Mr Slater, as well as the others whose private messages are revealed in the book, may sue Mr Hager for breach of confidence.

Or, they may sue Mr Hager in a court for breach of privacy.

Or, they may take a complaint to the Privacy Commissioner (as, indeed, Mr Slater already has).

Each of these legal avenues provides a potential remedy to anyone who has had their privacy invaded.

However, the ultimate success of all three actions essentially turns on the same question.

Is there a sufficient public interest in publishing the material to justify quite grave intrusions into the privacy of those whose communications were revealed?

I would suggest that there is a strong case for answering ''yes'' to this question.

Mr Hager limited his use of stolen material in the book to those communications that related to matters of public policy or governmental processes.

His was not a book written to titillate or to entertain.

It also is hard to dismiss the book's revelations as unimportant or trivial.

It has resulted in the Inspector-general of Intelligence and Security launching an investigation into the actions of the SIS and the Prime Minister's Office.

It caused the Prime Minister to first label his Minister of Justice as ''unwise'', and when further allegations were laid against her, invite her to submit her resignation.
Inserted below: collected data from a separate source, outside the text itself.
This is an optimization exercise on Yosys and OpenROAD, whose aim is small area, a short achievable clock period and few clock cycles, not a production implementation. Where RTL was checked, it was by simulation tests only, not by an equivalence proof against the original. No functional check of the RTL was part of runs 3 to 5. Power is estimated from default activity; no workload was simulated.

==> flow/design.v <==
module cic_core (
    input  wire sys_clk,
    input  wire block_rst,       
    input  wire dclk_in,         
    input  wire dio_in,          
    input  wire reset_held,      
    input  wire cancel,          
    output reg  dio_drive_low,   
    output reg  terminated,      
    output reg  busy             
);
    localparam [92:0] PRE_BITS =
        93'b111101000111001111110000100001001010001101011111010001110010000001011110010011100101111011000;
    localparam [3:0]
        ST_WAIT  = 4'd0,
        ST_TERM  = 4'd1,
        ST_PRE   = 4'd2,    
        ST_DRAIN = 4'd3,    
        ST_CMD   = 4'd4,    
        ST_CPAD  = 4'd5,    
        ST_CWR   = 4'd6,    
        ST_VMARK = 4'd7,    
        ST_VRD   = 4'd8,    
        ST_VSYNC = 4'd9,    
        ST_VWR   = 4'd10,   
        ST_RACK  = 4'd11,   
        ST_DIE   = 4'd12;   
    reg  [3:0]   st;            
    reg  [6:0]   cnt;           
    reg          wait_act;      
    reg          cap_q;         
    reg          rbit;          
    reg          rst_q;         
    reg          cmd_hi;
    reg  [60:1]  mv;
    reg  [3:0]   p;             
    reg          eng_run;       
    reg          eng_wait;      
    reg          eng_v1;        
    reg          eng_v2;        
    reg          eng_first;     
    reg  [1:0]   eng_rnd;
    reg  [3:0]   eng_x;
    reg  [3:0]   eng_bs;        
    reg  [119:0] vm;
    reg  [3:0]   nib;
    reg          vshift;        
    reg  [3:0]   va_a;
    reg          va_carry;
    wire [3:0] m1  = mv[4:1],   m2  = mv[8:5],   m3  = mv[12:9],  m4  = mv[16:13];
    wire [3:0] m5  = mv[20:17], m6  = mv[24:21], m7  = mv[28:25], m8  = mv[32:29];
    wire [3:0] m9  = mv[36:33], m10 = mv[40:37], m11 = mv[44:41], m12 = mv[48:45];
    wire [3:0] m13 = mv[52:49], m14 = mv[56:53], m15 = mv[60:57];
    wire [3:0] xe  = eng_first ? m15 : eng_x;
    wire [3:0] n1  = m1 + xe + 4'd1;
    wire [3:0] n2  = ~(n1 + m2 + 4'd1);
    wire [4:0] t3  = {1'b0, m2} + {1'b0, m3} + 5'd1;
    wire       ca  = ~t3[4];                                
    wire [3:0] n3b = t3[3:0] + m3;
    wire [3:0] n3  = ca ? t3[3:0] : n3b;
    wire [3:0] n4a = m3 + m4;
    wire [3:0] n4  = ca ? n4a : (n3b + m4);
    wire [3:0] n5a = n4a + m5;
    wire [3:0] n5b = m4[3] ? (m4 + 4'd8) : (m4 + 4'd8 + m5);
    wire [3:0] n5  = ca ? n5a : n5b;
    wire [3:0] n6a = m5[3] ? (m5 + 4'd8) : (m5 + 4'd8 + m6);
    wire [3:0] n6b = m5 + m6 + 4'd1;
    wire [3:0] n6  = ca ? n6a : n6b;
    wire [3:0] bs  = ca ? m6 : n6b;                         
    wire [3:0] n7  = eng_bs + m7  + 4'd1;
    wire [3:0] n8  = n7  + m8  + 4'd1;
    wire [3:0] n9  = n8  + m9  + 4'd1;
    wire [3:0] n10 = n9  + m10 + 4'd1;
    wire [3:0] n11 = m10 + m11 + 4'd1;
    wire [3:0] n12 = n11 + m12 + 4'd1;
    wire [3:0] n13 = n12 + m13 + 4'd1;
    wire [3:0] n14 = n13 + m14 + 4'd1;
    wire [3:0] n15 = n14 + m15 + 4'd1;
    wire eng_busy = eng_run || eng_wait || eng_v1 || eng_v2;
    wire [3:0] va_1 = {va_a[3] ^ ~nib[0], va_a[2:0]};
    wire [3:0] va_2 = va_1[1] ? va_1 : (va_1 + 4'd4);
    wire [3:0] va_3 = va_2 + nib;
    wire [3:0] va_4 = va_carry ? va_3 : (va_3 + 4'd7);
    wire [3:0] va_5 = va_4 + va_3;
    wire [4:0] va_6 = {1'b0, va_5} + {1'b0, va_3} + {4'd0, va_carry};
    wire [3:0] va_7 = ~va_6[3:0];
    wire is_read = (st == ST_DRAIN) || (st == ST_CMD) || (st == ST_CPAD) ||
                   (st == ST_VRD);
    wire can_cap = (st != ST_WAIT) && (st != ST_TERM) && (st != ST_DIE) &&
                   !((st == ST_CWR) && eng_busy);
    reg [3:0] mp;
    always @(*) begin
        case (p)
            4'd1:  mp = m1;   4'd2:  mp = m2;   4'd3:  mp = m3;
            4'd4:  mp = m4;   4'd5:  mp = m5;   4'd6:  mp = m6;
            4'd7:  mp = m7;   4'd8:  mp = m8;   4'd9:  mp = m9;
            4'd10: mp = m10;  4'd11: mp = m11;  4'd12: mp = m12;
            4'd13: mp = m13;  4'd14: mp = m14;  default: mp = m15;
        endcase
    end
    reg wbit;
    always @(*) begin
        case (st)
            ST_PRE:   wbit = PRE_BITS[cnt];
            ST_CWR:   wbit = mp[0];
            ST_VMARK: wbit = ~cnt[0];                        
            ST_VWR:   wbit = vm[3 - cnt[1:0]];
            default:  wbit = 1'b0;                           
        endcase
    end
    wire drive0   = can_cap && !is_read && !wbit;            
    wire capture  = can_cap && !wait_act && !dclk_in;
    wire complete = wait_act && dclk_in;
    wire die_now  = complete && ((st == ST_DIE) ||
                    (cap_q && st == ST_CMD && cnt[0] && !cmd_hi && rbit));
    reg [3:0] st_a;
    reg [6:0] cnt_a;
    reg [3:0] p_a;
    always @(*) begin
        st_a  = st;
        cnt_a = cnt;
        p_a   = p;
        if (eng_v1)
            p_a = (n7 == 4'd0) ? 4'd1 : n7;
        if (cap_q) begin
            cnt_a = cnt + 7'd1;
            case (st)
                ST_PRE:   if (cnt == 7'd92) begin st_a = ST_DRAIN; cnt_a = 7'd0; end
                ST_DRAIN: if (cnt == 7'd7)  begin st_a = ST_CMD;   cnt_a = 7'd0; end
                ST_CMD: begin
                    if (cnt[0]) begin
                        cnt_a = 7'd0;
                        case ({cmd_hi, rbit})
                            2'b00:   st_a = ST_CPAD;
                            2'b01:   st_a = ST_DIE;
                            2'b10:   st_a = ST_VMARK;
                            default: st_a = ST_RACK;
                        endcase
                    end
                end
                ST_CPAD:  st_a = ST_CWR;
                ST_CWR: begin
                    p_a = p + 4'd1;
                    if (p == 4'hF) begin st_a = ST_CMD; cnt_a = 7'd0; end
                    else                 st_a = ST_CPAD;
                end
                ST_VMARK: if (cnt == 7'd7)   begin st_a = ST_VRD;   cnt_a = 7'd0; end
                ST_VRD:   if (cnt == 7'd119) begin st_a = ST_VSYNC; cnt_a = 7'd0; end
                ST_VSYNC: begin st_a = ST_VWR; cnt_a = 7'd0; end
                ST_VWR:   if (cnt == 7'd119) begin st_a = ST_CMD;   cnt_a = 7'd0; end
                ST_RACK:  begin st_a = ST_CMD; cnt_a = 7'd0; end
                default: ;
            endcase
        end
        if (st == ST_WAIT) cnt_a = 7'd0;
    end
    reg [3:0] st_d;
    reg       wait_act_d, dd_d;
    always @(*) begin
        st_d       = st_a;
        wait_act_d = wait_act;
        dd_d       = dio_drive_low;
        if (block_rst) begin
            st_d       = ST_WAIT;
            wait_act_d = 1'b0;
            dd_d       = 1'b0;
        end else if (st == ST_TERM) begin
            st_d       = ST_TERM;
            dd_d       = 1'b0;
        end else if (cancel || die_now) begin
            st_d       = ST_TERM;
            wait_act_d = 1'b0;
            dd_d       = 1'b0;
        end else if (st == ST_WAIT) begin
            if (!reset_held) st_d = ST_PRE;
            wait_act_d = 1'b0;
        end else if (capture) begin
            wait_act_d = 1'b1;
            dd_d       = drive0;
        end else if (complete) begin
            wait_act_d = 1'b0;
            dd_d       = 1'b0;
        end
    end
    wire eng_start = capture && (st == ST_CMD) && !cnt[0] && !dio_in;
    wire eng_end   = eng_run && (xe == 4'd0);                
    wire eng_run_d  = !block_rst && (eng_start ||
                      (eng_run && !eng_end) || (eng_wait && eng_v2 && !eng_v1));
    wire eng_wait_d = !block_rst && !eng_start &&
                      ((eng_end && eng_rnd != 2'd2) || (eng_wait && !(eng_v2 && !eng_v1)));
    wire eng_v1_d   = !block_rst && eng_run;
    wire eng_v2_d   = !block_rst && eng_v1;
    always @(posedge sys_clk) begin
        st            <= st_d;
        cnt           <= cnt_a;
        p             <= p_a;
        wait_act      <= wait_act_d;
        dio_drive_low <= dd_d;
        terminated    <= (st_d == ST_TERM);
        busy          <= (st_a == ST_CWR) &&
                         (eng_run_d || eng_wait_d || eng_v1_d || eng_v2_d);
        cap_q         <= capture;
        rst_q         <= block_rst;
        eng_run       <= eng_run_d;
        eng_wait      <= eng_wait_d;
        eng_v1        <= eng_v1_d;
        eng_v2        <= eng_v2_d;
        if (capture)
            rbit <= dio_in;
        if (cap_q && st == ST_CMD && !cnt[0])
            cmd_hi <= rbit;
        if (eng_start) begin
            eng_first <= 1'b1;
            eng_rnd   <= 2'd0;
        end else if (eng_run) begin
            eng_x     <= xe - 4'd1;
            eng_first <= (xe == 4'd0);
            eng_bs    <= bs;
            if (xe == 4'd0) eng_rnd <= eng_rnd + 2'd1;
        end
        if (eng_run)
            mv[4:1] <= n1;
        else if (cap_q && st == ST_DRAIN && cnt[2])
            mv[4:1] <= {mv[3:1], rbit};               
        if (rst_q)
            mv[24:5] <= 20'hB8F41;                    
        else if (eng_run)
            mv[24:5] <= {n6, n5, n4, n3, n2};
        if (rst_q)
            mv[40:25] <= 16'hDC75;                    
        else if (eng_v1)
            mv[40:25] <= {n10, n9, n8, n7};
        if (rst_q)
            mv[60:41] <= 20'h89E16;                   
        else if (eng_v2)
            mv[60:41] <= {n15, n14, n13, n12, n11};
        if (cap_q && st == ST_VRD)
            nib <= {nib[2:0], rbit};
        vshift <= cap_q && (st == ST_VRD) && (cnt[1:0] == 2'd3);
        if (vshift || (cap_q && st == ST_VWR && cnt[1:0] == 2'd3))
            vm <= {va_7, vm[119:4]};
        if (vshift) begin
            va_a     <= va_7;
            va_carry <= va_6[4];
        end else if (cap_q && st == ST_CMD) begin
            va_a     <= 4'd5;
            va_carry <= 1'b1;
        end
    end
endmodule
That is without considering the widely expressed public response of alarm at the ''attack politics'' detailed in the book.

That alarm, for instance, led more than 200 people to pay $15 each to hear Mr Hager speak here in Dunedin last Friday night.
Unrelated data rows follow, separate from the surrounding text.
This is an optimization exercise on Yosys and OpenROAD, whose aim is a short achievable clock period and few clock cycles per item, not a production implementation.
RTL that was checked went through simulation tests only; none was proved equivalent to the original.
Power is estimated from default activity; no workload was simulated.

## hesch_cpu
module hesch_cpu (
    input  wire       clk,
    input  wire       rst,
    output wire [7:0] mem_addr,
    input  wire [7:0] mem_rdata,
    output wire       mem_we,
    output wire [7:0] mem_wdata,
    output wire       out_valid,
    output wire [7:0] out_data,
    output wire       halted,
    output wire       fault
);
    reg        st_movo;    
    reg        st_jmpo;    
    reg        st_wr;      
    reg        st_pcw;     
    reg        halted_q;
    reg        fault_q;
    reg  [7:0] addr;
    reg  [7:0] ra, rb, rc, rd;
    reg  [7:0] bank;
    reg  [6:0] ex_op;      
    reg  [3:0] ex_w;       
    reg  [7:0] op_l;       
    reg  [7:0] op_r;       
    reg  [3:0] mv_w;       
    reg        mv_bank;
    reg        we_q;
    reg        ov_q;
    reg  [7:0] data_q;
    wire [7:0] b = mem_rdata;
    wire st_opc = !(st_movo | st_jmpo | st_wr | st_pcw | halted_q);
  ...
For scale: about 680 cells after synthesis, about 95 flip-flops, about 38 I/O pins, ~0.0059 mm^2 of cells after synthesis.
==> module hesch_alu, before the edit <==
module hesch_alu (
    input  wire [6:0] op,
    input  wire [7:0] l,
    input  wire [7:0] r,
    output wire [7:0] y
);
    wire [7:0] sum, dif;
    hesch_alu_add u_add (.a(l), .b(r),  .cin(1'b0), .s(sum));
    hesch_alu_add u_sub (.a(l), .b(~r), .cin(1'b1), .s(dif));
    assign y = ({8{op[0]}} & sum)
             | ({8{op[1]}} & dif)
             | ({8{op[2]}} & (l & r))
             | ({8{op[3]}} & (l | r))
             | ({8{op[4]}} & (l ^ r))
             | ({8{op[5]}} & {l[6:0], 1'b0})
             | ({8{op[6]}} & {1'b0, l[7:1]});
endmodule
==> module hesch_alu_add, before the edit <==
module hesch_alu_add (
    input  wire [7:0] a,
    input  wire [7:0] b,
    input  wire       cin,
    output wire [7:0] s
);
    wire [7:0] p0 = a ^ b;
    wire [7:0] g0 = a & b;
    wire [7:0] g1, p1, g2, p2, g3, p3;
    assign g1[0] = g0[0] | (p0[0] & cin);
    assign p1[0] = 1'b0;
    genvar i;
    generate
        for (i = 1; i < 8; i = i + 1) begin : l1
            assign g1[i] = g0[i] | (p0[i] & (i == 1 ? (g0[0] | (p0[0] & cin)) : g0[i-1]));
            assign p1[i] = (i == 1) ? 1'b0 : (p0[i] & p0[i-1]);
        end
        for (i = 0; i < 8; i = i + 1) begin : l2
            if (i < 2) begin : lo
                assign g2[i] = g1[i];
                assign p2[i] = 1'b0;
            end else begin : hi
                assign g2[i] = g1[i] | (p1[i] & g1[i-2]);
                assign p2[i] = p1[i] & p1[i-2];
            end
        end
        for (i = 0; i < 8; i = i + 1) begin : l3
            if (i < 4) begin : lo
                assign g3[i] = g2[i];
                assign p3[i] = 1'b0;
            end else begin : hi
                assign g3[i] = g2[i] | (p2[i] & g2[i-4]);
                assign p3[i] = p2[i] & p2[i-4];
            end
        end
    endgenerate
    assign s = p0 ^ {g3[6:0], cin};
endmodule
So in terms of the law, there is a quite compelling case to be made that the ''public good'' done by Mr Hager's book outweighs the ''private harms'' done to those whose secrets were revealed in it.
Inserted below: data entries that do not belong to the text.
From an optimization exercise on the open Yosys and OpenROAD flow, aimed at small area, a short achievable clock period and few clock cycles; shortcuts taken in it are not production practice.
In this exercise RTL edits were held to simulation tests only and were not proved equivalent to the original.
Power is estimated from default activity; no workload was simulated.

`config.mk`:
```
export PLATFORM = sky130hd
export DESIGN_NAME = pi_dma
export DESIGN_NICKNAME = pi_dma
export VERILOG_FILES = /design/flow/design.v
export SDC_FILE = /design/flow/constraint.sdc
export NUM_CORES = 4
export LEC_CHECK = 0
export CAP_MARGIN = 20
export CORE_MARGIN = 2
export CORE_UTILIZATION = 40
export SETUP_SLACK_MARGIN = 4.5
export SLEW_MARGIN = 20
```
`constraint.sdc`:
```
create_clock -name core_clock -period 8.0 [get_ports {clk}]
set_input_delay 1.6000 -clock core_clock [delete_from_list [all_inputs] [get_ports {clk}]]
set_output_delay 1.6000 -clock core_clock [all_outputs]
set_load 0.01 [all_outputs]
```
It seems likely, however, that despite writing his column in the form of a legal submission, Mr Lapsley is not really concerned with matters of law at all.

Instead, he thinks that it was ethically wrong of Mr Hager to publish his book in the way that he did.

That is a question for real debate.

Mr Hager spends much of the preface of his book addressing it.

You can read what he says online at and judge for yourself whether he made the right decision.

All I will say on the matter is that there are no easy answers to it.

Of course it is worrying that Mr Slater was the target of criminal activity.

And if computer hacking in search of information on opponents were to become a regular feature of our political system, that would be a very bad thing.

Nevertheless, almost every ''leak'' involves some sort of criminal, or at least unlawful, activity.

At the very least, a public servant who tips off a journalist to some embarrassing or wrongful governmental behaviour acts in breach of his or her duties under the State Sector Act.

Yet, we accept that the fruits of such unlawful actions are a necessary, even desirable, part of our public discourse.

That is because, as Lord Northcliff once said; ''News is what somebody somewhere wants to suppress; all the rest is advertising.''

If we only got to see and hear what those in power voluntarily allow us to see and hear, then we would learn nothing about the world at all.

And whatever hesitations you may have about how Mr Hager wrote his book, you have to admit that it has taught us something important about how our world, and our political process in particular, is working.

Or, rather, not working.

Dr Geddis is a law professor at the University of Otago. His research interests include election law, constitutional theory, rights law and contract law.